[Stored records]

================

$ cat src/rtl/counter_ctrl_74161.sv
// Control stage for a 74161-style 4-bit counter: programmable divide-by-N timebase
// with start/stop, wrap detection and period counting. Optional QC tracker: QC_CHECK_EN.
module counter_ctrl_74161 #(
  parameter int unsigned N_PERIODS = 0,
  parameter int unsigned PERIODS_W = 8
) (
  input  logic                 CLK,
  input  logic                 CLRBAR,
  input  logic                 START,
  input  logic                 STOP,
  input  logic [3:0]           MODN,
  input  logic                 RCO_IN,
  input  logic [3:0]           QC_IN,
  output logic [3:0]           DIC,
  output logic                 LOAD,
  output logic                 ENP,
  output logic                 ENT,
  output logic                 TICK,
  output logic                 BUSY,
  output logic                 DONE,
  output logic [PERIODS_W-1:0] PERIODS,
  output logic                 ERR
);

  typedef enum logic [1:0] {S_IDLE, S_PRELOAD, S_RUN, S_DONE} state_t;

  localparam logic [PERIODS_W-1:0] PER_LIMIT = PERIODS_W'(N_PERIODS);
  localparam bit                   AUTO_STOP = (N_PERIODS != 0);

  state_t               state_q, state_d;
  logic [3:0]           dic_q, dic_d;
  logic                 tick_q, tick_d;
  logic [PERIODS_W-1:0] per_q, per_d;
  logic [PERIODS_W-1:0] per_inc;
  logic [3:0]           preset;
  logic                 accept;

  // 16 - N modulo 16, so MODN=0 yields preset 0 and a 16-cycle period.
  assign preset  = 4'd0 - MODN;
  assign per_inc = (&per_q) ? per_q : per_q + PERIODS_W'(1);
  assign accept  = ((state_q == S_IDLE) || (state_q == S_DONE)) && START && !STOP;

  always_comb begin
    state_d = state_q;
    dic_d   = dic_q;
    tick_d  = 1'b0;
    per_d   = per_q;
    LOAD    = 1'b1;
    ENP     = 1'b0;
    ENT     = 1'b1;
    BUSY    = 1'b0;
    DONE    = 1'b0;
    case (state_q)
      S_IDLE, S_DONE: begin
        DONE = (state_q == S_DONE);
        if (STOP) begin
          state_d = S_IDLE;
        end else if (START) begin
          state_d = S_PRELOAD;
          dic_d   = preset;
          per_d   = '0;
        end
      end
      S_PRELOAD: begin
        LOAD    = 1'b0;
        ENP     = 1'b1;
        BUSY    = 1'b1;
        state_d = STOP ? S_IDLE : S_RUN;
      end
      S_RUN: begin
        // Reload on terminal count instead of wrapping through 0.
        LOAD = ~RCO_IN;
        ENP  = 1'b1;
        BUSY = 1'b1;
        if (RCO_IN) begin
          tick_d = 1'b1;
          per_d  = per_inc;
        end
        if (STOP) begin
          state_d = S_IDLE;
        end else if (RCO_IN && AUTO_STOP && (per_inc == PER_LIMIT)) begin
          state_d = S_DONE;
        end
      end
      default: state_d = S_IDLE;
    endcase
  end

  always_ff @(posedge CLK or negedge CLRBAR) begin
    if (!CLRBAR) begin
      state_q <= S_IDLE;
      dic_q   <= '0;
      tick_q  <= 1'b0;
      per_q   <= '0;
    end else begin
      state_q <= state_d;
      dic_q   <= dic_d;
      tick_q  <= tick_d;
      per_q   <= per_d;
    end
  end

  assign DIC     = dic_q;
  assign TICK    = tick_q;
  assign PERIODS = per_q;

`ifdef QC_CHECK_EN
  logic [3:0] exp_q, exp_d;
  logic       err_q, err_d;

  always_comb begin
    exp_d = exp_q;
    err_d = err_q;
    if (accept) err_d = 1'b0;
    if (state_q == S_PRELOAD) exp_d = dic_q;
    if (state_q == S_RUN) begin
      if (QC_IN != exp_q) err_d = 1'b1;
      exp_d = (exp_q == 4'hF) ? dic_q : exp_q + 4'd1;
    end
  end

  always_ff @(posedge CLK or negedge CLRBAR) begin
    if (!CLRBAR) begin
      exp_q <= '0;
      err_q <= 1'b0;
    end else begin
      exp_q <= exp_d;
      err_q <= err_d;
    end
  end

  assign ERR = err_q;
`else
  logic unused_qc;
  assign unused_qc = ^{QC_IN, accept};
  assign ERR       = 1'b0;
`endif

endmodule

$ cat config.mk
export PLATFORM = sky130hd
export DESIGN_NAME = counter_ctrl_74161
export DESIGN_NICKNAME = d
export VERILOG_FILES = /design/src/rtl/counter_ctrl_74161.sv
export SDC_FILE = /design/constraint.sdc
export NUM_CORES = 1
export LEC_CHECK = 0
export CORE_MARGIN = 2
export CORE_UTILIZATION = 38
export DETAILED_ROUTE_END_ITERATION = 16
export MAX_ROUTING_LAYER = met4
export PLACE_DENSITY = 0.77
export SLEW_MARGIN = 10
export SYNTH_ARGS = -nofsm -noshare
export SYNTH_HDL_FRONTEND = slang
export SYNTH_SLANG_ARGS = --single-unit
$ cat constraint.sdc
create_clock -name CLK -period 1.8 [get_ports CLK]
set_input_delay 0.36 -clock CLK [delete_from_list [all_inputs] [get_ports CLK]]
set_output_delay 0.36 -clock CLK [all_outputs]
set_load 0.02 [all_outputs]
==> run summary <==
DRC - 0
Yosys top cell area share - 0.456
Vias/cell - 5.09
WS Path Type - reg2reg
Post-synth ARST share - 1.00
# diodes - 0
# hold bufs at CTS - 0
core region area - 0.00200 mm^2
Final Setup Violations - 6
Num CTS Buffers - 3
vias in the first global route - 806
commonest cells in the netlist - 15 x dfrtp_1, 10 x o21ai_0, 9 x nand2_1, 8 x a21oi_1, 7 x inv_1
port bufs - 25
outcome - finished with violations
Data required, critical path - 2.02 ns
drt first pass iters - 4
Ports - 32
Cells after Synth - 89
via count - 845
Distinct cells, synth - 28
Synth warnings - 0
final hold violations - 0
Die X - 50.5 um
fin crit share - 1.05
clock skew - 0.000692 ns
DRT iter0 DRCs - 20
clk slew on worst S/H paths - 0.08 ns
initial antenna violation count - 0
CP Launch Type - flop
Mean Syn Cell Area - 9.25 um^2
Final Instance Count excl. Fillers - 166
final wirelength - 2.26 mm
CTS tree - yes
die area - 0.00255 mm^2
Max H-tree Level - 1
Worst Reg-to-Reg Cells - 5
internal power - 0.612 mW
top-count cell post-synth - dfrtp_1
post-synth net total - 107
Total Routing Usage GR - 0.198
fmax - 531 MHz
Net Switching - 0.280 mW
fin nets - 158
cell area after synthesis - 823 um^2
Leak - 0.678 nW
Placed Cells - 155
first-pass GRT wire length - 3.60 mm
Pwr Total - 0.892 mW
Clock Path Buffers - 2
hold crit path type - in2async
clk sinks - 15
worst-path maximum fanout - 6
RSZ-0062 raised after global routing - yes
GR Overflow Total - 0
cell taking the most area after synthesis - dfrtp_1
Die Y - 50.5 um
worst vdd ir - 0.437 mV
Gate power share - 0.356
Flop pwr share - 0.429
CTS root buffer - clkbuf_4
Sw Share - 0.314
post-route minimum period - 1.88 ns
sequential-to-total area share from yosys stat - 0.456
Seq cells post-synth - 15
fraction of layout cells with a size suffix above 1 - 0.353
Arr. time, crit path - 2.10 ns
drt wl/cell - 13.6 um
failing checks - negative setup slack
maximum capacitance violations - 0
Pins Over Slew Limit - 0
critical path capture point type - flop
RD Place Congestion - 0.774
worst setup margin - -0.0815 ns
Clock Latency Late Sink - 0.28 ns
number of enable flip-flop cells after synthesis - 0
Final ANT Viol Nets - 0
Starting Density - 0.411
Clk network pwr share - 0.215
largest net degree at the start of global routing - 16
# rows - 16
Area Growth Syn to Fin - 68.4%
hpwl dp - 1.56 mm
Synth area leaders - dfrtp_1 46%, ha_1 7.6%, o21ai_0 6.1%
PD cells - 643 mW/mm^2
Top FF cell, synth - dfrtp_1
Fillers - 146
worst max-delay path, stage by stage (launching register included):
cell,delay (ns)
dfrtp_2,0.43
ha_4,0.17
and4_1,0.18
a221o_2,0.41
or4_4,0.50
a21oi_2,0.12
cell type report:
class	count	area, um^2	share of cell area
sequential	15	378	0.273
clock buffer	4	26.3	0.0190
inverter	7	26.3	0.0190
multi-input combinational	62	467	0.337
tap	27	33.8	0.0244
timing repair buffer	51	455	0.329
layer usage:
layer | vias up | GRT usage | routed length, um
li1 | 408 | - | -
met1 | 407 | 0.226 | 934
met2 | 25 | 0.340 | 1180
met3 | 5 | 0.0298 | 100
met4 | 0 | 0.0946 | 50
met5 | - | - | 0
metrics by stage:
| stage | instance area (um^2) | TNS, ns | setup slack (ns) | util | hold WS [ns] |
|---|---|---|---|---|---|
| floorplan | 841 | 0 | 0.000286 | - | 0.0644 |
| detailed placement | 1240 | -2.67 | -0.417 | 0.618 | 0.472 |
| global placement | 1240 | -2.19 | -0.347 | 0.618 | 0.460 |
| global route | 1390 | -0.790 | -0.147 | 0.693 | 0.411 |
| CTS | 1310 | -0.500 | -0.124 | 0.655 | 0.388 |
| finish | 1390 | -0.338 | -0.0815 | 0.693 | 0.385 |
flip-flops by register name (all words and copies together) (netlist names):
name and count:
TICK 1, DIC 4, PERIODS 8, state_q 2
power by group through the flow:
stage	Combinational, mW	Clock [mW]	Sequential [mW]
floorplan	0.102	0	0.420
global placement	0.268	0	0.386
detailed placement	0.275	0	0.389
CTS	0.298	0.199	0.382
global route	0.338	0.217	0.387
finish	0.317	0.192	0.383
final timing paths:
kind | startpoint | endpoint | slack (ns)
setup / recovery | PERIODS[1] | PERIODS[5] | -0.08
hold / removal | CLRBAR | PERIODS[4] | 0.39
setup reg to reg | PERIODS[1] | PERIODS[5] | -0.08
hold reg to reg | DIC[2] | DIC[2] | 0.49
max in group asynchronous | CLRBAR | PERIODS[1] | 1.23
min in group CLK | DIC[2] | DIC[2] | 0.49
cell usage in the layout (no fill, tap or decap), types with 2 or more instances in the layout:
cell type and count:
buf_4 25, buf_6 2, ha_4 2, ha_1 3
conb_1 2, dlymetal6s2s_1 3, dfrtp_2 2, nor2_1 2
inv_1 6, dlygate4sd2_1 2, nand3_1 3, a21oi_1 4
or3_1 2, dfrtp_1 13, o21ai_0 9, xor2_1 2
a21oi_2 4, clkbuf_4 3, clkdlybuf4s50_1 18, and4_1 2
nand2_1 9
cell families after synthesis:
group,Yosys count,synth area share
compound gates,23,0.158
fa+ha+maj,5,0.0760
mux,2,0.0258
other cells,2,0.00912
flops,15,0.456
xor+xnor,2,0.0213
buf+inv,12,0.0699
simple gates,28,0.184
what timing repair did:
action                     CTS  global route
pin swaps                    7             8
cloned                       0             0
setup endpoints to repair   11            13
gates resized for setup     12            19
setup buffers                5             2
Note: power is estimated with default switching activity, not from simulation.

================

*What needs to be done*: List every line above that holds the word "floorplan".

*Answer*:
| floorplan | 841 | 0 | 0.000286 | - | 0.0644 |
floorplan	0.102	0	0.420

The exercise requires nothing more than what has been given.